Ilustrasi (Istimewa)

Seruu.com - Pasangan yang tengah berusaha punya anak biasanya akan melakukan cara ini, menjadwalkan waktu bercinta. Sita dan suaminya, Alex, sebut saja nama mereka begitu, melakukan langkah tersebut. Pasangan yang sudah menikah selama beberapa tahun ini tengah mencoba memiliki anak.

 

Setelah berkonsultasi pada dokter, mereka disarankan untuk bercinta di waktu Sita tengah berada di masa subur. Kalau bisa bercintalah sesering mungkin.

Diminta bercinta sesering mungkin, tentu bisa jadi aktivitas yang menyenangkan. Tapi kalau harus dijadwalkan, tidak semua orang senang melakukannya.

"Saya tidak suka jadi salah satu orang yang suka melihat jam, lalu berkata, ini saatnya (bercinta)," ujar Sita.

Sita pun akhirnya menggunakan cara-cara yang lebih kreatif agar aktivitas bercintanya dengan sang suami lebih menyenangkan, meski memang dijadwalkan. "Saya juga mencoba melihat suami sebagai sosok pria seksi, bukan pria yang mencoba menghamili saya," tuturnya.

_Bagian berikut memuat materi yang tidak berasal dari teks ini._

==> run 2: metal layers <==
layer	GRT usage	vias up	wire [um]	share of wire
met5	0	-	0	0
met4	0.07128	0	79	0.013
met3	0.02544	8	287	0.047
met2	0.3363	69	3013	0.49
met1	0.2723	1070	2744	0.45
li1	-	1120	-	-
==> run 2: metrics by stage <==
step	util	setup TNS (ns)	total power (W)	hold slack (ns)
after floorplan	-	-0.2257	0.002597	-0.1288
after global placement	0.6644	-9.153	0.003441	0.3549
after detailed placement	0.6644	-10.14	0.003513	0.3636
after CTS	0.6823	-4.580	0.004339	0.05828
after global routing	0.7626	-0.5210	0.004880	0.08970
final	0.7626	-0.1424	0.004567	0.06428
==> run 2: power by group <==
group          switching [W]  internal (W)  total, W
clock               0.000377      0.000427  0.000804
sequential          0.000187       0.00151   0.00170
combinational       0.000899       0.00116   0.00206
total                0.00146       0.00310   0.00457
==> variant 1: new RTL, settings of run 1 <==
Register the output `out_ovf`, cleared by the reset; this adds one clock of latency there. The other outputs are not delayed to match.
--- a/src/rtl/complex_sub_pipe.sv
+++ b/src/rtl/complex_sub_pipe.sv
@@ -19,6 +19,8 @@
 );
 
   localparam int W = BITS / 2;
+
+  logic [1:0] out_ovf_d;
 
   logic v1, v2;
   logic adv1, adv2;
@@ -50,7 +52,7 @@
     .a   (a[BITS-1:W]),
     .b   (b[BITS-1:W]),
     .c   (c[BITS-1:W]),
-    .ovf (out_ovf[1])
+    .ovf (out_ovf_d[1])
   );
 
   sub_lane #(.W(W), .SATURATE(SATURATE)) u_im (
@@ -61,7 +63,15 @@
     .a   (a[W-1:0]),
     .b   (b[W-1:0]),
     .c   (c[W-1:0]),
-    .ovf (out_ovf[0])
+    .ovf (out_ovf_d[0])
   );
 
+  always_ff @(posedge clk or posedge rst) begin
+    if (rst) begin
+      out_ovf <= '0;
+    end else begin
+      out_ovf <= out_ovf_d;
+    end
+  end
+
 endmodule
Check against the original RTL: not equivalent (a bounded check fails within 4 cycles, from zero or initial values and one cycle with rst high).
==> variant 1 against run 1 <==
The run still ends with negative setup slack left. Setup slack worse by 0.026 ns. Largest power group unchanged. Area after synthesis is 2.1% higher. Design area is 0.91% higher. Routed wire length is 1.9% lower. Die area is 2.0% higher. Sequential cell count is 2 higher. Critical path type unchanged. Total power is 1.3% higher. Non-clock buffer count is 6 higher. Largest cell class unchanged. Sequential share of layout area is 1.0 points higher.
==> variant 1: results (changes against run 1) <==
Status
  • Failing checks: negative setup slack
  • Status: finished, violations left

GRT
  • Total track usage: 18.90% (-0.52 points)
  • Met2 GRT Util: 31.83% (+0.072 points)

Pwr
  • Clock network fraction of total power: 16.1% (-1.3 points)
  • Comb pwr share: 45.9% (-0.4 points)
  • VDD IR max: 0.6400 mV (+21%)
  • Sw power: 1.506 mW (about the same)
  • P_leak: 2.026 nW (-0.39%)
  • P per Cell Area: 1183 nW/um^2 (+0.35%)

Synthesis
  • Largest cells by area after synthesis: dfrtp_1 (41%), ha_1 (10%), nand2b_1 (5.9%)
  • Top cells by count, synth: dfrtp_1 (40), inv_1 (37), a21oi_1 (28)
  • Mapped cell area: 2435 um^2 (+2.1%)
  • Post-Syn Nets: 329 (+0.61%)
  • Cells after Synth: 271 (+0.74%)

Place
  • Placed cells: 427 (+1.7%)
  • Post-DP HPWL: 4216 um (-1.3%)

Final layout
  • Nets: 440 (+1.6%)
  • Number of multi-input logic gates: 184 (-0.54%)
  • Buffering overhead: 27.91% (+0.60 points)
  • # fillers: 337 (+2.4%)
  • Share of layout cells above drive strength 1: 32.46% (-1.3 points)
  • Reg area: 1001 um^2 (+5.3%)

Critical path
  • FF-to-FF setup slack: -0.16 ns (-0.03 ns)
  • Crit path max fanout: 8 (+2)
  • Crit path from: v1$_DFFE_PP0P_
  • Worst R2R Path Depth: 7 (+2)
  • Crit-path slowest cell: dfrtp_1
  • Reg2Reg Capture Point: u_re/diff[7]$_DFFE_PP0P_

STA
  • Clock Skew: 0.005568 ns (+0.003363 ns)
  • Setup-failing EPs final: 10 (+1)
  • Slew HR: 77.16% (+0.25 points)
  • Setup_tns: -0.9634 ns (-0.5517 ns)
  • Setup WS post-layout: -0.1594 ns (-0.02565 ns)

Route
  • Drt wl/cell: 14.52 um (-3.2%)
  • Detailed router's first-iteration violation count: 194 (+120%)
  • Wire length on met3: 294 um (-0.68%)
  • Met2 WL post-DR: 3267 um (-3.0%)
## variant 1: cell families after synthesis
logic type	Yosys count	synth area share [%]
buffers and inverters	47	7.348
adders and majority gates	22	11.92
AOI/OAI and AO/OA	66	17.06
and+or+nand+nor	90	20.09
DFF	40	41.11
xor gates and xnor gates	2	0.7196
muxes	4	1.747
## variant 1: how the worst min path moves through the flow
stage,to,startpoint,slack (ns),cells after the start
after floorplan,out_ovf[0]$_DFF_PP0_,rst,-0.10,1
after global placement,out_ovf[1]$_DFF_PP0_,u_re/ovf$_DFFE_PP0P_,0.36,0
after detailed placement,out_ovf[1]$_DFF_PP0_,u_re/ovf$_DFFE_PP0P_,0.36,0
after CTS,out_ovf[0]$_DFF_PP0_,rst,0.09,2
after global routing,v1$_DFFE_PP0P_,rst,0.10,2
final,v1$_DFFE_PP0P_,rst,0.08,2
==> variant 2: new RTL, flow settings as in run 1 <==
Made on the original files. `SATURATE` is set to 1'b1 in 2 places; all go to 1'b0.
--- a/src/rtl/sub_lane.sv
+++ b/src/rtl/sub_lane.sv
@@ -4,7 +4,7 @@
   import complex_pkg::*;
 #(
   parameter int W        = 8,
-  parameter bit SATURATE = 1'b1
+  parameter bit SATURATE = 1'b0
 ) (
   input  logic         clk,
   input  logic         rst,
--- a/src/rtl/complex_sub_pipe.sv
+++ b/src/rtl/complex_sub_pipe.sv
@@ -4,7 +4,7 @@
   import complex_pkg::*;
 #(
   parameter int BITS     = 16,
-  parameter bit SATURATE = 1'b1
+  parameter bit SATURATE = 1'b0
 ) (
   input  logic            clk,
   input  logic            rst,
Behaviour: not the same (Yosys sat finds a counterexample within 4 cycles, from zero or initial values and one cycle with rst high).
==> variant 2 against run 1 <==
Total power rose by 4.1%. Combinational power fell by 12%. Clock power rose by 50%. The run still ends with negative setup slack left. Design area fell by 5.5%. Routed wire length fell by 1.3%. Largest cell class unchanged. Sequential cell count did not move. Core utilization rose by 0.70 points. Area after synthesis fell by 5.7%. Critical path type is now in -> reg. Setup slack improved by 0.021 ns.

Seks yang dijadwalkan itu akhirnya membuahkan hasil. Pasangan Sita dan Alex kini telah dikaruniai momongan.

Seperti Alex dan Sita, banyak pasangan lain yang tengah berusaha memiliki anak mengatakan seks bisa jadi membosankan saat dijadwalkan. Mereka juga jadi merasa tertekan karena terkesan ada jangka waktu yang harus dilalui.

Seperti dikutip dari WebMD, masing-masing pasangan harus sama-sama menyadari kalau langkah seks terjadwal ini sebaiknya dijalani tanpa merasa terpaksa. Menurut psikolog di Women's Institute for Fertility, Endocrinology, and Menopause, Philadelphia, Andrea Braverman, pasangan juga perlu memahami kalau masing-masing dari mereka punya reaksi yang berbeda-beda soal seks terjadwal ini.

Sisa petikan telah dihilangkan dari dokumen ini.